Glucose oxidase loaded Cu2+ based metal-organic framework for glutathione depletion/reactive oxygen species elevation enhanced chemotherapy

The development of multidrug resistance (MDR) is a major cause for the failure of chemotherapy, which requires the aid of nanomedicine. Here in our study, a Cu2+ based metal-organic framework (COF) was firstly developed and employed as a carrier for the delivery of glucose oxidase (GOx) and doxorubicin (Dox) (COF/GOx/Dox) for the therapy of MDR lung cancers. Our results showed that the GOx can catalyze glucose and produce H2O2. In the mean time, the Cu2+ can react with GSH and then transform into Cu+, which resulted in GSH depletion. Afterwards, the produced Cu+ and H2O2 trigger Fenton reaction to generate ROS to damage the redox equilibrium of cancer cells. Both effects contributed to the reverse of MDR in A549/Dox cells and finally resulted in significantly enhanced in vitro/in vivo anticancer performance.

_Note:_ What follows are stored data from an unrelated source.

[config.mk]
export PLATFORM = sky130hd
export DESIGN_NAME = pkg_wr_ctrl
export DESIGN_NICKNAME = d
export VERILOG_FILES = /design/src/rtl/pkg_wr_ctrl_pkg.sv /design/src/rtl/pkg_wr_ctrl_wr_ptr.sv /design/src/rtl/pkg_wr_ctrl.sv
export SDC_FILE = /design/constraint.sdc
export NUM_CORES = 1
export LEC_CHECK = 0
export ABC_AREA = 1
export BUFFER_PORTS_ARGS = -buffer_cell sky130_fd_sc_hd__clkbuf_2
export CORE_MARGIN = 2
export CORE_UTILIZATION = 52
export DETAILED_ROUTE_END_ITERATION = 10
export GPL_TIMING_DRIVEN = 1
export PLACE_DENSITY = 0.77
export SLEW_MARGIN = 20
export SYNTH_ARGS = -nofsm -noshare
export SYNTH_HDL_FRONTEND = slang
export SYNTH_SLANG_ARGS = --single-unit
[constraint.sdc]
create_clock -name clk -period 4.5 [get_ports clk]
set_clock_uncertainty 0.05 [all_clocks]
set_input_delay 0.9 -clock clk [delete_from_list [all_inputs] [get_ports clk]]
set_output_delay 0.9 -clock clk [all_outputs]
set_load 0.01 [all_outputs]
[src/rtl/pkg_wr_ctrl_pkg.sv]
// Shared definitions for the dual-priority packet buffer: RAM word layout,
// default geometry and write-controller FSM states.
package pkg_wr_ctrl_pkg;

    localparam int RAM_DEPTH   = 256;
    localparam int ADDR_WIDTH  = 8;
    localparam int MAX_PKT_LEN = 64;

    localparam int DATA_LSB = 0;
    localparam int EOP_BIT  = 8;
    localparam int SOP_BIT  = 9;
    localparam int QOS_BIT  = 10;
    localparam int WORD_W   = 11;

    // Field order matches the bit positions above (qos is the MSB)
    typedef struct packed {
        logic       qos;
        logic       sop;
        logic       eop;
        logic [7:0] data;
    } ram_word_t;

    typedef enum logic [1:0] {
        ST_IDLE,
        ST_WR,
        ST_DROP
    } wr_state_t;

endpackage

[src/rtl/pkg_wr_ctrl_wr_ptr.sv]
// Per-RAM pointer pair: speculative write pointer plus committed pointer,
// with wrap, rewind, commit and free-space computation.
module pkg_wr_ptr
    import pkg_wr_ctrl_pkg::*;
#(
    parameter int RAM_DEPTH  = pkg_wr_ctrl_pkg::RAM_DEPTH,
    parameter int ADDR_WIDTH = pkg_wr_ctrl_pkg::ADDR_WIDTH
) (
    input  logic                  clk,
    input  logic                  rst,
    input  logic [ADDR_WIDTH-1:0] raddr,
    input  logic                  start,
    input  logic                  inc,
    input  logic                  rewind,
    input  logic                  commit,
    output logic [ADDR_WIDTH-1:0] addr,
    output logic [ADDR_WIDTH-1:0] real_waddr,
    output logic [ADDR_WIDTH:0]   free
);

    localparam int LAST_I  = RAM_DEPTH - 1;
    localparam int DEPTH_I = RAM_DEPTH;
    localparam logic [ADDR_WIDTH-1:0] LAST    = LAST_I[ADDR_WIDTH-1:0];
    localparam logic [ADDR_WIDTH:0]   LAST_E  = LAST_I[ADDR_WIDTH:0];
    localparam logic [ADDR_WIDTH:0]   DEPTH_E = DEPTH_I[ADDR_WIDTH:0];

    logic [ADDR_WIDTH-1:0] wptr, cptr, cptr_d1;
    logic [ADDR_WIDTH-1:0] base, nxt;
    logic [ADDR_WIDTH:0]   occ;

    // A new packet (or an abort) always restarts from the committed pointer
    assign base = (start | rewind) ? cptr : wptr;
    assign nxt  = (base == LAST) ? '0 : base + ADDR_WIDTH'(1);
    assign addr = base;

    always_comb begin
        occ = '0;
        if (cptr >= raddr)
            occ = {1'b0, cptr} - {1'b0, raddr};
        else
            occ = {1'b0, cptr} + DEPTH_E - {1'b0, raddr};
    end

    // Free space is taken from the committed pointer: at every sop decision
    // the speculative pointer either equals it or is being rewound to it.
    assign free = LAST_E - occ;

    always_ff @(posedge clk or posedge rst) begin
        if (rst) begin
            wptr       <= '0;
            cptr       <= '0;
            cptr_d1    <= '0;
            real_waddr <= '0;
        end else begin
            if (start | inc)
                wptr <= nxt;
            else if (rewind)
                wptr <= cptr;
            if (commit)
                cptr <= nxt;
            // Published pointer trails by two edges so it never leads RAM content
            cptr_d1    <= cptr;
            real_waddr <= cptr_d1;
        end
    end

endmodule

[src/rtl/pkg_wr_ctrl.sv]
// Write-side controller: steers byte-stream packets into the high or low
// priority RAM, committing pointers only at packet boundaries.
module pkg_wr_ctrl
    import pkg_wr_ctrl_pkg::*;
#(
    parameter int RAM_DEPTH   = pkg_wr_ctrl_pkg::RAM_DEPTH,
    parameter int ADDR_WIDTH  = pkg_wr_ctrl_pkg::ADDR_WIDTH,
    parameter int MAX_PKT_LEN = pkg_wr_ctrl_pkg::MAX_PKT_LEN
) (
    input  logic                  clk,
    input  logic                  rst,
    input  logic                  chx_vld_in,
    input  logic [7:0]            chx_data_in,
    input  logic                  chx_sop_in,
    input  logic                  chx_eop_in,
    input  logic                  chx_qos_in,
    input  logic [ADDR_WIDTH-1:0] hram_raddr,
    input  logic [ADDR_WIDTH-1:0] lram_raddr,
    output logic                  hram_wen,
    output logic [ADDR_WIDTH-1:0] hram_waddr,
    output logic [WORD_W-1:0]     hram_wdata,
    output logic                  lram_wen,
    output logic [ADDR_WIDTH-1:0] lram_waddr,
    output logic [WORD_W-1:0]     lram_wdata,
    output logic [ADDR_WIDTH-1:0] high_real_waddr,
    output logic [ADDR_WIDTH-1:0] low_real_waddr,
    output logic                  pkt_drop,
    output logic [15:0]           drop_cnt
);

    localparam int LEN_W = $clog2(MAX_PKT_LEN + 1);
    localparam logic [LEN_W-1:0] LEN_MAX = LEN_W'(MAX_PKT_LEN);

    wr_state_t        state, state_nxt;
    logic             sel, sel_nxt;
    logic [LEN_W-1:0] len, len_nxt;

    // Index 1 = high-priority RAM, index 0 = low-priority RAM
    logic [1:0]            start, inc, rewind, commit;
    logic [ADDR_WIDTH-1:0] addr  [2];
    logic [ADDR_WIDTH-1:0] rptr  [2];
    logic [ADDR_WIDTH-1:0] raddr [2];
    logic [ADDR_WIDTH:0]   free  [2];

    logic       wr, wr_hi, sop_path;
    logic [1:0] drops;
    ram_word_t  wr_word;
    logic [16:0] cnt_sum;

    assign raddr[1] = hram_raddr;
    assign raddr[0] = lram_raddr;

    for (genvar i = 0; i < 2; i++) begin : g_ptr
        pkg_wr_ptr #(
            .RAM_DEPTH (RAM_DEPTH),
            .ADDR_WIDTH(ADDR_WIDTH)
        ) u_ptr (
            .clk       (clk),
            .rst       (rst),
            .raddr     (raddr[i]),
            .start     (start[i]),
            .inc       (inc[i]),
            .rewind    (rewind[i]),
            .commit    (commit[i]),
            .addr      (addr[i]),
            .real_waddr(rptr[i]),
            .free      (free[i])
        );
    end

    assign high_real_waddr = rptr[1];
    assign low_real_waddr  = rptr[0];

    always_ff @(posedge clk or posedge rst) begin
        if (rst) begin
            state <= ST_IDLE;
            sel   <= 1'b0;
            len   <= '0;
        end else begin
            state <= state_nxt;
            sel   <= sel_nxt;
            len   <= len_nxt;
        end
    end

    always_comb begin
        state_nxt = state;
        sel_nxt   = sel;
        len_nxt   = len;
        start     = '0;
        inc       = '0;
        rewind    = '0;
        commit    = '0;
        wr        = 1'b0;
        wr_hi     = sel;
        sop_path  = 1'b0;
        drops     = '0;
        wr_word   = '{qos: 1'b0, sop: 1'b0, eop: chx_eop_in, data: chx_data_in};

        if (chx_vld_in) begin
            unique case (state)
                ST_IDLE: sop_path = chx_sop_in;
                ST_WR: begin
                    if (chx_sop_in) begin
                        // sop before eop: abort, then reuse this beat as a fresh sop
                        rewind[sel] = 1'b1;
                        drops       = drops + 2'd1;
                        sop_path    = 1'b1;
                    end else if (len == LEN_MAX) begin
                        rewind[sel] = 1'b1;
                        drops       = drops + 2'd1;
                        state_nxt   = chx_eop_in ? ST_IDLE : ST_DROP;
                    end else begin
                        inc[sel] = 1'b1;
                        wr       = 1'b1;
                        len_nxt  = len + LEN_W'(1);
                        if (chx_eop_in) begin
                            commit[sel] = 1'b1;
                            state_nxt   = ST_IDLE;
                        end
                    end
                end
                ST_DROP: begin
                    if (chx_sop_in)
                        sop_path = 1'b1;
                    else if (chx_eop_in)
                        state_nxt = ST_IDLE;
                end
                default: state_nxt = ST_IDLE;
            endcase

            if (sop_path) begin
                if (int'(free[chx_qos_in]) >= MAX_PKT_LEN) begin
                    start[chx_qos_in] = 1'b1;
                    wr                = 1'b1;
                    wr_hi             = chx_qos_in;
                    wr_word.sop       = 1'b1;
                    sel_nxt           = chx_qos_in;
                    len_nxt           = LEN_W'(1);
                    if (chx_eop_in) begin
                        commit[chx_qos_in] = 1'b1;
                        state_nxt          = ST_IDLE;
                    end else begin
                        state_nxt = ST_WR;
                    end
                end else begin
                    drops     = drops + 2'd1;
                    state_nxt = chx_eop_in ? ST_IDLE : ST_DROP;
                end
            end
        end
        wr_word.qos = wr_hi;
    end

    assign cnt_sum = {1'b0, drop_cnt} + 17'(drops);

    always_ff @(posedge clk or posedge rst) begin
        if (rst) begin
            hram_wen   <= 1'b0;
            hram_waddr <= '0;
            hram_wdata <= '0;
            lram_wen   <= 1'b0;
            lram_waddr <= '0;
            lram_wdata <= '0;
            pkt_drop   <= 1'b0;
            drop_cnt   <= '0;
        end else begin
            hram_wen <= wr & wr_hi;
            lram_wen <= wr & ~wr_hi;
            if (wr & wr_hi) begin
                hram_waddr <= addr[1];
                hram_wdata <= wr_word;
            end
            if (wr & ~wr_hi) begin
                lram_waddr <= addr[0];
                lram_wdata <= wr_word;
            end
            pkt_drop <= |drops;
            drop_cnt <= cnt_sum[16] ? 16'hFFFF : cnt_sum[15:0];
        end
    end

endmodule

; Yosys cells after proc, flatten, opt, wreduce, memory -nomap -nowiden
; Index checks and enable logic that the tools add are counted.
[word_totals]
regBits = 131
inputBits = 30
output_inout_bits = 73
word_cells = 139
[op_classes]
addsub = 13
order_cmp = 8
n_eq_ne = 8
mux = 74
n_bitwise = 9
reduce_logical = 8
[ops]
columns = cell, n
row1 = $mux W8, 8
row2 = $mux W2, 31
row3 = $mux W9, 5
row4 = $mux W7, 5
row5 = $mux W1, 20
row6 = $add A8 B9 Y9 const B, 2
row7 = $sub A8 B8 Y9, 2
row8 = $sub A8 B9 Y9 const A, 2
row9 = $sub A9 B8 Y9, 2
row10 = $add A16 B2 Y17, 1
row11 = $add A8 B1 Y8 const B, 2
row12 = $eq A8 B8 Y1 const B, 2
row13 = $ge A8 B8 Y1, 2
row14 = $mux W16, 1
row15 = $ge A9 B7 Y1 const B, 1
row16 = $add A7 B1 Y7 const B, 1
row17 = $eq A7 B7 Y1 const B, 1
row18 = $ne A3 B3 Y1 const B, 2
row19 = $pmux W2 S3, 1
row20 = $lt A1 B2 Y1 const B, 2
row21 = $or A1 B1 Y1, 4
row22 = $reduce_and A4 Y1, 1
row23 = $reduce_bool A2 Y1, 2
row24 = $reduce_or A2 Y1, 2
row25 = other kinds (14), 18

; Logic depth before layout (Yosys ltp)
[depth]
word_depth = 16
depth_mapped = 27
mapped_depth_nobuf = 27

; Modules after synthesis
; A second synthesis with hierarchy kept.
[unflattened]
cells_unflattened = 861
hier_area_um2 = 6988.0
[modules_own_cells]
columns = mod, n_inst, cells_each, area_each_um2
row1 = pkg_wr_ctrl, 1, 409, 3320.7
row2 = pkg_wr_ptr at g_ptr[1].u_ptr, 1, 225, 1854.3
row3 = pkg_wr_ptr at g_ptr[0].u_ptr, 1, 227, 1813.0

; Worst setup path after synthesis
; OpenSTA, ideal clock, no wires.
[synth_path]
path_kind = in2reg
from = in lram_raddr[0]
to = reg drop_cnt[13]
arrival_time_ns = 4.316
slack_ns = 0.048
stages = 26
n_path_buf = 0
cell_sequence = ha_1 > inv_1 > fa_1 > nand3_1 > nand3_1 > a21oi_1 > inv_1 > nand2_1 > nand2_1 > nand2_2 > nand2_1 > ha_1 > o22ai_1 > inv_1 > ha_1 > inv_1 > fa_1 > inv_1 > nand3_1 > nor3b_1 > nand3_1 > nor2_1 > nand4_1 > nor2_1 > nand2_1 > o211ai_1
[synth_via]
elab_chain_len = 12
word_cells_on_any_way = 14
[synth_rtl]
columns = element, line_no
row1 = "start, declared", pkg_wr_ctrl.sv:18  ; input logic [ADDR_WIDTH-1:0] lram_raddr,
row2 = "$sub A9 B8 Y9, or another cell as far along", pkg_wr_ctrl_wr_ptr.sv:41  ; occ = {1'b0, cptr} + DEPTH_E - {1'b0, raddr};
row3 = $mux W9 (*), pkg_wr_ctrl_wr_ptr.sv:38  ; if (cptr >= raddr)
row4 = $sub A8 B9 Y9 (*), pkg_wr_ctrl_wr_ptr.sv:46  ; assign free = LAST_E - occ;
row5 = $mux W9 (not written as such) (*) (3 in a row), pkg_wr_ctrl.sv:133  ; if (int'(free[chx_qos_in]) >= MAX_PKT_LEN) begin
row6 = $ge A9 B7 Y1 (*), pkg_wr_ctrl.sv:133
row7 = $mux W2 (*), pkg_wr_ctrl.sv:133
row8 = $mux W2 (*), pkg_wr_ctrl.sv:132  ; if (sop_path) begin
row9 = $mux W2 (*), pkg_wr_ctrl.sv:100  ; if (chx_vld_in) begin
row10 = $add A16 B2 Y17 (*), pkg_wr_ctrl.sv:155  ; assign cnt_sum = {1'b0, drop_cnt} + 17'(drops);
row11 = $mux W16 (*), pkg_wr_ctrl.sv:179  ; drop_cnt <= cnt_sum[16] ? 16'hFFFF : cnt_sum[15:0];
row12 = "end signal, assigned", pkg_wr_ctrl.sv:179
row13 = "end, declared", pkg_wr_ctrl.sv:28  ; output logic [15:0] drop_cnt
; Mark *: on every way between the ends. The rest lies on a longest branch, timed or not. The select of a mux whose other input is x is not followed.
; A chain may end at the register's enable or synchronous reset.

; Worst setup path after layout
; Same ends and word-level chain as after synthesis.

==> impl_results.md <==
* Total track usage at 23.02%
* Routed WL at 15.14 mm
* Async S/R FF share, synth at between 90% and 100%
* Final Util at 66.17%
* Setup CP Type: input port to flip-flop
* Clock Path Buffers at 2
* Max Cap Viol at 0
* Synthesis-to-layout area growth at 23.98%
* CTS sink cnt at 131
* Slew @ Worst Pin at 871.9 ps
* Die area at 13880 sq um
* Vias in the first global route at between 5000 and 6000
* Post-synth top cells: nand2_1 (262), dfrtp_1 (131), inv_1 (110)
* Hold buffer count at cts at 0
* Leading area contributor after synthesis: dfrtp_1
* Worst Path Required at 4790 ps
* H-tree levels at 4
* Max_slew headroom at 41.87%
* Boundary Pins at 103
* Max-slew violations at 0
* Synth top area share at 48.67%
* Nets at 1030
* WP data arrival at roughly 4600 ps
* RD Place Congestion at between 0.8 and 0.9
* ANT cells at 0
* EDFF count, synth at 0
* Crit start category: input port
* Root Driver: clkbuf_16
* Yosys warning total at 0
* Min cycle time layout at 4303 ps
* CTS tree: yes
* Clk pin slew, worst setup/hold paths at 60 ps
* Worst setup EP type: flip-flop
* Router iterations before antenna repair at 5
* Row Count at between 40 and 50
* FMAX at 232.4 MHz
* DIE WIDTH at 117.8 um
* First-pass GRT wire length at 25.76 mm
* Fin crit share at approximately 96%
* CTS buffer count at 17
* DRC errors left at 0
* Largest cells by area after synthesis: dfrtp_1 (49%), nand2_1 (15%), inv_1 (6.1%)
* Leak at 4.497 nW
* IO Port Bufs at 102
* Filler cell count at 1043
* Post-Syn Instances at about 830
* Final setup violation count at 0
* Crit-path max FO at 4
* Initial antenna violation count at 0
* Vias at 5776
* Syn_nets at slightly below 900
* Count leader, synth: nand2_1
* Routed vias/inst at 5.001
* Synth Flop Type: dfrtp_1
* Total power at 0.005555 W
* GR Overflow Total at 0
* Clk_lat worst skew at 420 ps
* CORE AREA at 12620 sq um
* Proportion of layout cells with a drive suffix above 1 at a little under a quarter
* Sequential area share after synthesis at 48.67%
* Initial Utilization at 53.37%
* Number of library cell types mapped by synthesis at 42
* Max IR drop VDD at between 0.0003 and 0.0004 V
* Status: complete, no violations
* Synthesis-stage register bit count at 131
* Drt wl/cell at 13.11 um
* Detail Placement HPWL at 10.82 mm
* Largest net degree at the start of global routing at 73
* Mapped cell area at 6735 sq um
* Die height at between 100 and 150 um
* ANT nets after route at 0
* Worst Hold Class: flip-flop to flip-flop
* Final hold vios at 0
* Syn avg cell area at between 8 and 9 sq um
* PwrDens at 665.3 nW/um^2
* DRT iter0 DRCs at 385
-- flip-flops by register name, summed over array words and instances, names as in the netlist, 2 cells and up --
signal                  flops
g_ptr.u_ptr.real_waddr     16
len                         7
hram_waddr                  8
g_ptr.u_ptr.cptr_d1        16
state                       2
drop_cnt                   16
g_ptr.u_ptr.cptr           16
g_ptr.u_ptr.wptr           16
lram_waddr                  8
lram_wdata                 11
hram_wdata                 11
-- worst max-delay path, stage by stage --
cell and delay [ps]:
clkbuf_2 80, ha_1 150, inv_1 60, fa_2 340
nand3_1 70, nand3_1 90, a21oi_2 160, inv_1 50
nand2_1 60, nand2_1 60, nand2_2 90, nand2_1 80
ha_1 270, o22ai_1 100, inv_1 70, ha_1 150
inv_1 60, fa_2 330, inv_1 60, nand3_1 110
nor3b_2 260, nand3_1 150, nor2_2 220, nand4_1 220
nor2_2 200, nand2_1 90, o211ai_1 90
-- cell type report --
class	count	area (sq um)	share of cell area, %
clock buffers	19	452.9	5.424
clock inverters	13	230.2	2.757
inverters	117	441.7	5.289
multi-input cells	566	2947	35.29
flip-flops and latches	131	3278	39.26
well taps	172	215.2	2.577
repair buffers	137	785.8	9.410
-- repair_timing --
action                                  in CTS  in global routing
resized for setup                            0                  8
setup buffers                                0                  3
endpoints found under the setup margin       0                  5
-- per-layer routing --
metal | GRT usage (%) | wire, um
met1 | 30.38 | 6879
met2 | 37.46 | 7226
met3 | 5.959 | 764
met4 | 7.003 | 269
met5 | 0 | 0
-- placed cells by master (no fill, tap or decap), drive strengths merged --
cell,n
clkinvlp,3
inv,117
clkbuf,121
nand3b,1
nor3,8
clkinv,4
o31ai,1
or2,1
nand2,279
a21boi,1
nor4,3
o21ai,57
o211ai,4
nand3,59
a21o,1
o22ai,9
nor3b,1
nand4,9
bufinv,6
a21oi,14
fa,3
o21bai,1
dfrtp,131
ha,27
xnor2,3
buf,35
xor2,8
a32oi,1
nor2,70
a31oi,5
-- power by group --
part | leakage, nW | switching, W | internal, W
Sequential | 1.67 | 0.000283 | 0.00163
Combinational | 2.50 | 0.00125 | 0.000808
Clock | 0.325 | 0.000512 | 0.00107
Total | 4.50 | 0.00205 | 0.00351
-- path summary, 6_finish.rpt --
| check | startpoint | end | slack [ps] | depth (start not counted) |
|---|---|---|---|---|
| min reg2reg | g_ptr[0].u_ptr.cptr_d1[1] | g_ptr[0].u_ptr.real_waddr[1] | 300 | 0 |
| max reg2reg | g_ptr[0].u_ptr.cptr[0] | drop_cnt[13] | 240 | 27 |
| max in group asynchronous | rst | g_ptr[0].u_ptr.wptr[1] | 2970 | 3 |
| min in group asynchronous | rst | drop_cnt[11] | 600 | 2 |
| max | lram_raddr[0] | drop_cnt[13] | 200 | 27 |
| min | g_ptr[0].u_ptr.cptr_d1[1] | g_ptr[0].u_ptr.real_waddr[1] | 300 | 0 |
-- per-stage QoR --
| stage | cell area, sq um | hold slack (ps) | std cells | worst slack (ps) | TNS [ps] |
|---|---|---|---|---|---|
| after global placement | 7622 | 281.8 | 1120 | -196.2 | -679.9 |
| final | 8351 | 295.6 | 1155 | 196.6 | 0 |
| after detailed placement | 7622 | 284.7 | 1120 | -261.2 | -997.0 |
| after floorplan | 6735 | 281.2 | 831 | 47.82 | 0 |
| after global routing | 8351 | 301.4 | 1155 | -130.2 | -454.9 |
| after CTS | 8305 | 297.2 | 1152 | 124.0 | 0 |
-- cells by family after synthesis --
kind of cell               count (synthesis)  synth area share [%]
AOI/OAI and AO/OA                         94                 7.710
DFF                                      131                 48.67
and+or+nand+nor                          431                 28.37
adders and majority gates                 30                 5.907
xor gates and xnor gates                  11                 1.431
buffers and inverters                    134                 7.914
Note: power is estimated with default switching activity, not from simulation.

The combination of glutathione depletion/reactive oxygen species elevation might be a promising strategy to enhance the efficacy of chemotherapy and reverse MDR in cancers. [Display omitted] •Gox and Dox loaded Cu2+ based metal-organic framework (COF/GOx/Dox) was developed.•COF/GOx/Dox resulted in GSH depletion/ROS elevation in cancer cells.•COF/GOx/Dox reverse MDR for better chemotherapy of A549/Dox cells.